At this stage, we are not seeking enhanced capital allowances (ECAs) or any 
other measures which would incur an exchequer cost. However, the 
Treasury has previously stated in respect of the existing Discovery Park 
Enterprise Zone that should ECAs provide a significant incentive to a larger 
occupier, it would be prepared to consider the application of ECAs in the 
future. Given that the Enterprise Zone is within an assisted area, the offer of 
ECAs would be viable, although we do not anticipate a requirement in the 
short term.  
Current situation 
2.1.     Jobs and businesses 
At present, there are 97 businesses located at the existing Discovery Park 
Enterprise Zone, employing approximately 1,950 people. This includes a 
number of larger pharmaceutical businesses (including Pfizer, Mylan and 
Peakdale Molecular) as well as a larger number of SMEs, both in R&D and 
other sectors.   
2.2.     Incentives currently available 
There are currently three main incentives offered by the public sector to 
support business growth at Discovery Park:  
  Business rate discounts, available to a maximum of £275,000 per 
business over a five year period.  
  Direct interest-free loan and equity finance offered by the Regional 
Growth Fund-supported Expansion East Kent programme. So far, six 
businesses based at Discovery Park have secured £2.4 million in 
Expansion East Kent finance, enabling them to lever a further £5.3 million 
from the private sector and securing 221 jobs.  

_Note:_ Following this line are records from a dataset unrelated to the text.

==> config.mk <==
export PLATFORM = sky130hd
export DESIGN_NAME = uart_rx_ctrl
export DESIGN_NICKNAME = d
export VERILOG_FILES = /design/src/rtl/uart_rx_ctrl.sv
export SDC_FILE = /design/constraint.sdc
export NUM_CORES = 1
export LEC_CHECK = 0
export ABC_AREA = 0
export ABC_CLOCK_PERIOD_IN_PS = 5500
export CAP_MARGIN = 20
export CELL_PAD_IN_SITES_DETAIL_PLACEMENT = 0
export CELL_PAD_IN_SITES_GLOBAL_PLACEMENT = 1
export CORE_UTILIZATION = 43
export CTS_BUF_LIST = sky130_fd_sc_hd__clkbuf_16
export DETAILED_ROUTE_END_ITERATION = 7
export GPL_TIMING_DRIVEN = 0
export PLACE_DENSITY_LB_ADDON = 0.2
export REMOVE_ABC_BUFFERS = 1
export SLEW_MARGIN = 20
export SYNTH_ARGS = -nofsm -noshare
export SYNTH_HDL_FRONTEND = slang
export SYNTH_SLANG_ARGS = --single-unit
==> constraint.sdc <==
create_clock -name clk -period 5.5 [get_ports clk]
set_input_delay 0.825 -clock clk [delete_from_list [all_inputs] [get_ports clk]]
set_output_delay 0.825 -clock clk [all_outputs]
set_load 0.02 [all_outputs]
==> src/rtl/uart_rx_ctrl.sv <==
`default_nettype none
// ============================================================================
// Module   : uart_rx_ctrl
// Brief    : UART receiver frame sequencer. Tracks the start/data/parity/stop
//            bit sequence with an edge counter (cycle inside a bit) and a bit
//            counter, strobes the sampler/deserializer/checkers, and turns the
//            checker flags into a one-cycle data_valid or frame_err pulse.
// Revision : 1.0 - initial release
// ============================================================================
module uart_rx_ctrl #(
  parameter int DATA_WIDTH = 8,
  parameter int PS_WIDTH   = 6,
  parameter int BC_WIDTH   = 4
) (
  input  logic                clk,
  input  logic                rst,
  input  logic                RX_IN,
  input  logic                PAR_EN,
  input  logic [PS_WIDTH-1:0] Prescale,
  input  logic                strt_glitch,
  input  logic                par_err,
  input  logic                stp_err,
  output logic [PS_WIDTH-1:0] edge_cnt,
  output logic                dat_samp_en,
  output logic                deser_en,
  output logic                strt_chk_en,
  output logic                par_chk_en,
  output logic                stp_chk_en,
  output logic                data_valid,
  output logic                frame_err
);

  typedef enum logic [2:0] {
    IDLE   = 3'd0,
    START  = 3'd1,
    DATA   = 3'd2,
    PARITY = 3'd3,
    STOP   = 3'd4
  } state_t;

  localparam logic [BC_WIDTH-1:0] c_last_data_bit = BC_WIDTH'(DATA_WIDTH);

  state_t              r_state;
  state_t              w_next;
  logic [PS_WIDTH-1:0] r_edge_cnt;
  logic [BC_WIDTH-1:0] r_bit_cnt;
  logic [PS_WIDTH-1:0] r_prescale;   // frame-local copy, immune to mid-frame changes
  logic                r_par_en;
  logic                r_par_err_q;
  logic [PS_WIDTH-1:0] w_last_edge;
  logic [PS_WIDTH-1:0] w_chk_edge;
  logic                w_bit_end;
  logic                w_frame_done;
  logic                w_err;

  // Checkers register their flag one cycle before the FSM consumes it,
  // so their enables fire on the second-to-last edge of the bit.
  assign w_last_edge  = r_prescale - PS_WIDTH'(1);
  assign w_chk_edge   = r_prescale - PS_WIDTH'(2);
  assign w_bit_end    = (r_state != IDLE) && (r_edge_cnt == w_last_edge);
  assign w_frame_done = (r_state == STOP) && w_bit_end;
  assign w_err        = stp_err | r_par_err_q;
  assign edge_cnt     = r_edge_cnt;

  // State register
  always_ff @(posedge clk or negedge rst) begin
    if (!rst) begin
      r_state <= IDLE;
    end else begin
      r_state <= w_next;
    end
  end

  // Next-state decode and per-state enables
  always_comb begin
    w_next      = r_state;
    dat_samp_en = (r_state != IDLE);
    deser_en    = 1'b0;
    strt_chk_en = 1'b0;
    par_chk_en  = 1'b0;
    stp_chk_en  = 1'b0;
    case (r_state)
      IDLE: begin
        if (!RX_IN) w_next = START;
      end
      START: begin
        strt_chk_en = (r_edge_cnt == w_chk_edge);
        if (w_bit_end) w_next = strt_glitch ? IDLE : DATA;
      end
      DATA: begin
        deser_en = (r_edge_cnt == w_last_edge);
        if (w_bit_end && (r_bit_cnt == c_last_data_bit)) begin
          w_next = r_par_en ? PARITY : STOP;
        end
      end
      PARITY: begin
        par_chk_en = (r_edge_cnt == w_chk_edge);
        if (w_bit_end) w_next = STOP;
      end
      STOP: begin
        stp_chk_en = (r_edge_cnt == w_chk_edge);
        if (w_bit_end) w_next = IDLE;
      end
      default: w_next = IDLE;
    endcase
  end

  // Edge/bit counters, frame configuration latch and parity-error capture
  always_ff @(posedge clk or negedge rst) begin
    if (!rst) begin
      r_edge_cnt  <= '0;
      r_bit_cnt   <= '0;
      r_prescale  <= '0;
      r_par_en    <= 1'b0;
      r_par_err_q <= 1'b0;
    end else if (r_state == IDLE) begin
      r_bit_cnt <= '0;
      if (!RX_IN) begin
        // Detect cycle counts as edge 0 of the start bit.
        r_edge_cnt  <= PS_WIDTH'(1);
        r_prescale  <= Prescale;
        r_par_en    <= PAR_EN;
        r_par_err_q <= 1'b0;
      end else begin
        r_edge_cnt <= '0;
      end
    end else if (w_bit_end) begin
      r_edge_cnt <= '0;
      r_bit_cnt  <= (w_next == IDLE) ? '0 : r_bit_cnt + BC_WIDTH'(1);
      if (r_state == PARITY) r_par_err_q <= par_err;
    end else begin
      r_edge_cnt <= r_edge_cnt + PS_WIDTH'(1);
    end
  end

  // Per-frame result pulses, one cycle after the stop bit ends
  always_ff @(posedge clk or negedge rst) begin
    if (!rst) begin
      data_valid <= 1'b0;
      frame_err  <= 1'b0;
    end else begin
      data_valid <= w_frame_done & ~w_err;
      frame_err  <= w_frame_done &  w_err;
    end
  end

endmodule
`default_nettype wire

==> key figures, run 1 <==
Status
  • Result of the run: finished, final reports clean

Timing
  • Period Utilization, post-route: 0.769
  • Worst slew pin tran: 0.819 ns
  • Fin crit period: 4.23 ns
  • Sum Neg Setup Slack: 0 ns
  • Final Max Tran Viols: 0
  • Fin worst setup slack: 1.27 ns
  • Max Freq: 237 MHz
  • Slew margin rel.: 0.452
  • Worst hold slack: 0.515 ns
  • Final hold vios: 0
  • RSZ-0062 raised after global routing: false
  • Post-Route Skew: 0.00446 ns
  • # setup viols final: 0

Synthesis
  • Flop and latch count out of synthesis: 23
  • Synthesis warning total: 0
  • Cell with the most instances after synthesis: dfrtp_1
  • Top cells by count, synth: dfrtp_1, nand2_1, nor3_1, nor2_1, inv_1
  • Post-Syn Area per Cell: 9.67 um2
  • Synth unique cells: 48
  • Top-area cell type share of the netlist area: 0.381
  • Number of synthesized flops with an enable pin: 0
  • Area leader, netlist: dfrtp_1
  • Cell area after synthesis: 1510 um2
  • Ys async rst share: 1.00
  • Synth area leaders: dfrtp_1, ha_1, nand2_1
  • Synth Instances: 156
  • Seq/Total Area, Yosys: 0.381
  • Dominant synthesized flop cell: dfrtp_1

Pwr
  • Leakage Power: roughly 0.73 nW
  • Pwr per Cell Area: 577 nW/um2
  • Maximum vdd drop: approximately 310 uV
  • Post-layout power: 1.05 mW

Global routing
  • Grt ovf: 0
  • Vias in the first global route: 1082
  • Initial antenna violation count: 0
  • Global-route wire length before repair: 4.86 mm
  • Largest net degree at the start of global routing: 24
  • Global router's overall resource usage: 0.178

Detailed routing
  • M1 wire length: approximately 1.4 mm
  • Post-Route WL: ~3.1 mm
  • Vias after detailed routing: 1195
  • Met3 WL: 130 um
  • Antenna-violating nets left: 0
  • Per-cell routed wire length: ~14 um
  • First-iteration detailed-routing DRC count: 43
  • DR vias/cell: 5.38
  • Met2 wire length: 1.56 mm
  • Drt pass-1 iters: 4
  • Top sig layer: met4
  • DR DRC count: 0

Setup path
  • Crit path kind: reg -> out
  • CP dominant cell by count: nor3b_2
  • CP delay by family, top: simple AND/OR/NAND/NOR gates
  • CP bufs+invs: 2
  • CP endpoint kind: primary output
  • Slowest-stage cell, CP: and2_1
  • Data arrival time of the critical path: roughly 3.4 ns
  • CP Launch Type: flip-flop
  • Crit path largest cell delay: between 0.6 and 0.7 ns
  • Data required, critical path: 4.68 ns
  • Critical path cell sequence: inv_1, ha_1, nor3b_2, nand3_2, a211oi_4, and2_1, nor3b_2, clkdlybuf4s50_1
  • Max Fanout on Critical Path: 17

Floorplanning
  • Row count: 21
  • Number of I/O pins: 26
  • Die Y-Extent: between 60 and 70 um
  • Core box area: about 3300 um2
  • Initial Utilization: 0.452
  • Die ar.: 3750 um2
  • Die W: 61.2 um

Placement
  • Port bufs: 25
  • Final GP Congestion: a little under 0.8
  • HPWL after DPL: 2.30 mm
  • DP Worst Slack: 1.57 ns
  • Area post-placement: 1750 um2
  • Cells after DPL: 218

CTS
  • Clk buf depth: 2
  • Worst skew pair latency: between 0.2 and 0.3 ns
  • # resized after CTS: 0
  • Clock root cell: clkbuf_16
  • H-tree Lvls: 1
  • CTS clk-pin slew, worst paths: 0.06 ns
  • CTS tree: done
  • Sink Count: 23
  • Inserted Clock Buffers: 3
  • Post-CTS Hold Fix Bufs: 0
  • Post-CTS Setup Repair Bufs: 0

Final layout
  • Antenna cells: 0
  • Synth-to-Final Area Change: 20.9%
  • Final nets: 196
  • Final core utilization: 0.547
  • Final cell count without fillers: 222
  • Post-route cell area: 1820 um2
  • Layout cells sized above 1: 0.102

Hold path
  • Worst hold path type: reg -> reg

Flow run
  • Max-cap violations: 0
placed cells by master, fill, tap and decap left out, drive strengths merged, types with 4 or more instances in the layout:
master	Yosys	layout
ha	6	6
o21ai	5	5
nor3	12	12
xor2	7	7
inv	9	9
clkdlybuf4s50	0	24
nand2	17	17
nand3	8	8
mux2	4	4
nor3b	4	4
dfrtp	23	23
nor2	10	10
xnor2	7	7
sequential cells by signal, indices dropped and copies added, names as in the netlist:
signal	cells
data_valid	1
edge_cnt	6
frame_err	1
r_bit_cnt	4
r_par_en	1
r_par_err_q	1
r_prescale	6
r_state	3
worst reg2reg max path, delay by kind of cell, from the launching register on:
kind	cells	cell delay (ns)
buffers and inverters	1	0.15
AND/OR/NAND/NOR	4	1.36
flip-flops	1	0.43
adder cells (fa/ha/maj)	1	0.24
AO/OA/AOI/OAI	1	0.37
worst paths after layout:
check | from | to | slack (ns) | depth (start not counted)
hold reg to reg | r_par_err_q$_DFFE_PN0P_ | data_valid$_DFF_PN0_ | 0.52 | 1
max in group asynchronous | rst | r_prescale[2]$_DFFE_PN0P_ | 4.62 | 1
setup reg to reg | r_prescale[2]$_DFFE_PN0P_ | data_valid$_DFF_PN0_ | 2.85 | 7
setup / recovery | r_prescale[2]$_DFFE_PN0P_ | deser_en | 1.27 | 8
hold / removal | r_par_err_q$_DFFE_PN0P_ | data_valid$_DFF_PN0_ | 0.52 | 1
min in group asynchronous | rst | r_prescale[1]$_DFFE_PN0P_ | 0.54 | 1
routing by layer:
layer / vias to the layer above / track usage
met5: - / 0
met4: 0 / 0.0325
met3: 2 / 0.0462
met2: 25 / 0.317
met1: 585 / 0.220
li1: 583 / -
cells by family after synthesis:
kind of cell,after synthesis,synth area share
AOI/OAI and AO/OA,25,0.133
xor gates and xnor gates,14,0.0862
adders and majority gates,6,0.0497
buffers and inverters,18,0.0688
DFF,23,0.381
muxes,5,0.0365
and+or+nand+nor,65,0.245
power by group:
part	switching, mW	internal [mW]
combinational	0.292	0.252
sequential	0.113	0.236
clock	0.0625	0.0986
total	0.467	0.586
area by class of cell:
type                       count  area, um2
clock buffer                   3       75.1
fill                         339       1510
tap                           46       57.6
timing repair buffer          25        245
multi-input combinational    115        830
sequential                    23        576
inverter                       9       33.8
clock inverter                 1       7.51
Power figures use the tool's default switching activity.
==> run 2, diff against run 1 <==
--- a/config.mk
+++ b/config.mk
@@ -6,11 +6,11 @@
 export NUM_CORES = 1
 export LEC_CHECK = 0
 export ABC_AREA = 0
-export ABC_CLOCK_PERIOD_IN_PS = 5500
+export ABC_CLOCK_PERIOD_IN_PS = 3450
 export CAP_MARGIN = 20
 export CELL_PAD_IN_SITES_DETAIL_PLACEMENT = 0
 export CELL_PAD_IN_SITES_GLOBAL_PLACEMENT = 1
-export CORE_UTILIZATION = 43
+export CORE_UTILIZATION = 36
 export CTS_BUF_LIST = sky130_fd_sc_hd__clkbuf_16
 export DETAILED_ROUTE_END_ITERATION = 7
 export GPL_TIMING_DRIVEN = 0
==> constraint.sdc (replaced) <==
create_clock -name clk -period 3.45 [get_ports clk]
set_input_delay 0.5175 -clock clk [delete_from_list [all_inputs] [get_ports clk]]
set_output_delay 0.5175 -clock clk [all_outputs]
set_load 0.02 [all_outputs]
==> key figures, run 2 (synthesized netlist as in run 1, its figures left out) <==
Status
  • Result of the run: finished, final reports clean

Global routing
  • Global router's overall resource usage: 0.165 (-0.0134)
  • Largest net degree at the start of global routing: 24 (unchanged)
  • Global-route wire length before repair: 5.43 mm (+12%)
  • Vias in the first global route: 1157 (+6.9%)
  • Initial antenna violation count: 0 (unchanged)
  • Grt ovf: 0 (unchanged)

Placement
  • Port bufs: 25 (unchanged)
  • HPWL after DPL: 2.33 mm (+1.3%)
  • Final GP Congestion: 0.808 (+2.5%)
  • Area post-placement: 1750 um2 (+0.29%)
  • DP Worst Slack: -0.176 ns (-1.75 ns)

Floorplanning
  • Die ar.: 4450 um2 (+19%)
  • Initial Utilization: 0.377 (-0.0750)
  • Die Y-Extent: 66.7 um (+9.0%)
  • Die W: 66.7 um (+9.0%)
  • Core box area: 4000 um2 (+20%)
  • Number of I/O pins: 26 (unchanged)
  • Row count: 23 (+9.5%)

Timing
  • Slew margin rel.: 0.384 (-0.0675)
  • Final hold vios: 0 (unchanged)
  • Final Max Tran Viols: 0 (unchanged)
  • RSZ-0062 raised after global routing: false
  • # setup viols final: 0 (unchanged)
  • Fin worst setup slack: 0.148 ns (-1.12 ns)
  • Worst slew pin tran: 0.920 ns (+0.101 ns)
  • Worst hold slack: 0.235 ns (-0.280 ns)
  • Post-Route Skew: 0.00192 ns (-0.00254 ns)
  • Period Utilization, post-route: 0.957
  • Fin crit period: 3.30 ns
  • Max Freq: a little over 300 MHz

CTS
  • Worst skew pair latency: 0.26 ns (about the same)
  • Inserted Clock Buffers: 3 (unchanged)
  • Clock root cell: clkbuf_16
  • CTS clk-pin slew, worst paths: 0.06 ns (about the same)
  • Sink Count: 23 (unchanged)
  • CTS tree: done
  • Post-CTS Hold Fix Bufs: 0 (unchanged)
  • H-tree Lvls: 1 (unchanged)
  • Clk buf depth: 2 (unchanged)

Hold path
  • Worst hold path type: in -> async

Final layout
  • Final nets: 199 (+1.5%)
  • Most frequent cells in the layout: clkdlybuf4s50_1, dfrtp_1, nand2_1, nor3_1, nor2_1
  • Synth-to-Final Area Change: 23.1%
  • Final core utilization: 0.464 (-0.0825)
  • Post-route cell area: 1860 um2 (+1.8%)
  • Commonest non-fill, non-tap cell in the layout: clkdlybuf4s50_1
  • Layout cells sized above 1: 0.117 (+0.0150)
  • Antenna cells: 0 (unchanged)

Detailed routing
  • Per-cell routed wire length: 14.4 um (+2.4%)
  • DR vias/cell: 5.24 (-2.7%)
  • Vias after detailed routing: 1199 (+0.33%)
  • Antenna-violating nets left: 0 (unchanged)
  • First-iteration detailed-routing DRC count: 53 (+23%)
  • DR DRC count: 0 (unchanged)
  • Post-Route WL: 3.29 mm (+5.6%)
  • Drt pass-1 iters: 4 (unchanged)

Setup path
  • R2R depth: 4 (-3)
  • CP endpoint kind: primary output
  • Crit path kind: reg -> out
  • Slowest-stage cell, CP: clkdlybuf4s50_1
  • Critical path cell sequence: inv_1, ha_1, a21boi_0, xnor2_1, a211oi_4, and2_4, nor3b_2, clkdlybuf4s50_1
  • R2R Setup Slk: 1.06 ns (-1.79 ns)
  • Crit path largest cell delay: 0.62 ns (about the same)
  • Data arrival time of the critical path: 2.78 ns (-0.62 ns)
  • R2r endpoint: r_prescale[3]$_DFFE_PN0P_
  • Max Fanout on Critical Path: 5 (-12)
  • Reg2reg start: r_state[0]$_DFF_PN0_
  • Data required, critical path: 2.93 ns (-1.75 ns)
  • CP Launch Type: flip-flop

Pwr
  • Leakage Power: 0.755 nW (+3.4%)
  • Maximum vdd drop: 425 uV (+36%)
  • Pwr per Cell Area: 927 nW/um2 (+61%)

Flow run
  • Max-cap violations: 0 (unchanged)
==> run 2: routing by layer <==
layer  vias to the layer above  routed length, um  track usage
li1                        591                  -            -
met5                         -                  0            0
met4                         0                 54       0.0638
met1                       575               1560        0.220
met2                        28               1530        0.265
met3                         5                143       0.0274
==> run 2: power breakdown <==
part / internal (mW) / switching [mW] / total, mW
Combinational: 0.431 / 0.475 / 0.907
Sequential: 0.375 / 0.186 / 0.561
Clock: 0.155 / 0.0979 / 0.253
Total: 0.962 / 0.759 / 1.72
==> run 2: worst max-delay path by stage <==
stage	endpoint	startpoint	slack (ns)	cells after the start
floorplan	deser_en	r_prescale[2]$_DFFE_PN0P_	0.70	7
global placement	deser_en	r_prescale[2]$_DFFE_PN0P_	-0.15	8
detailed placement	deser_en	r_prescale[2]$_DFFE_PN0P_	-0.18	8
CTS	deser_en	r_prescale[2]$_DFFE_PN0P_	0.07	8
global route	deser_en	r_prescale[2]$_DFFE_PN0P_	0.03	8
finish	deser_en	r_prescale[2]$_DFFE_PN0P_	0.15	8
==> run 2: critical path: cells and delay by family, from the launching register on <==
| kind | cells | cell delay, ns |
|---|---|---|
| compound gates | 2 | 0.59 |
| xor+xnor | 1 | 0.16 |
| fa+ha+maj | 1 | 0.25 |
| buf+inv | 2 | 0.76 |
| flops | 1 | 0.42 |
| simple gates | 2 | 0.35 |
==> run 2: cell type report <==
type	count	area, um2
multi-input cells	115	838
inverters	9	33.8
repair buffers	28	268
clock buffers	3	75.1
flip-flops and latches	23	576
clock inverters	1	3.75
fillers	375	2140
well taps	50	62.6
==> run 2: through the flow <==
step / cells / setup TNS (ns) / power [mW]
after floorplan: 147 / 0 / 1.17
after global placement: 222 / -0.146 / 1.40
after detailed placement: 222 / -0.176 / 1.43
after CTS: 227 / 0 / 1.70
after global routing: 229 / 0 / 1.87
final: 229 / 0 / 1.72
==> run 2: what timing repair did <==
action                     CTS  global route
setup endpoints to repair    1             1
buffers inserted             1             2
pin swaps                    0             1
gates resized for setup      2             1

Expansion East Kent funding is also available on the proposed extension 
at Manston. Both parts of the Zone are located within the East Kent 
Assisted Area, enabling a higher level of support to business than would 
otherwise be the case.  
  Simplified planning, through the Local Development Order adopted by 
Dover District Council. The Order effectively grants planning permission 
for certain uses, minor developments and demolitions, enabling 
businesses to adapt their premises without seeking planning permission. 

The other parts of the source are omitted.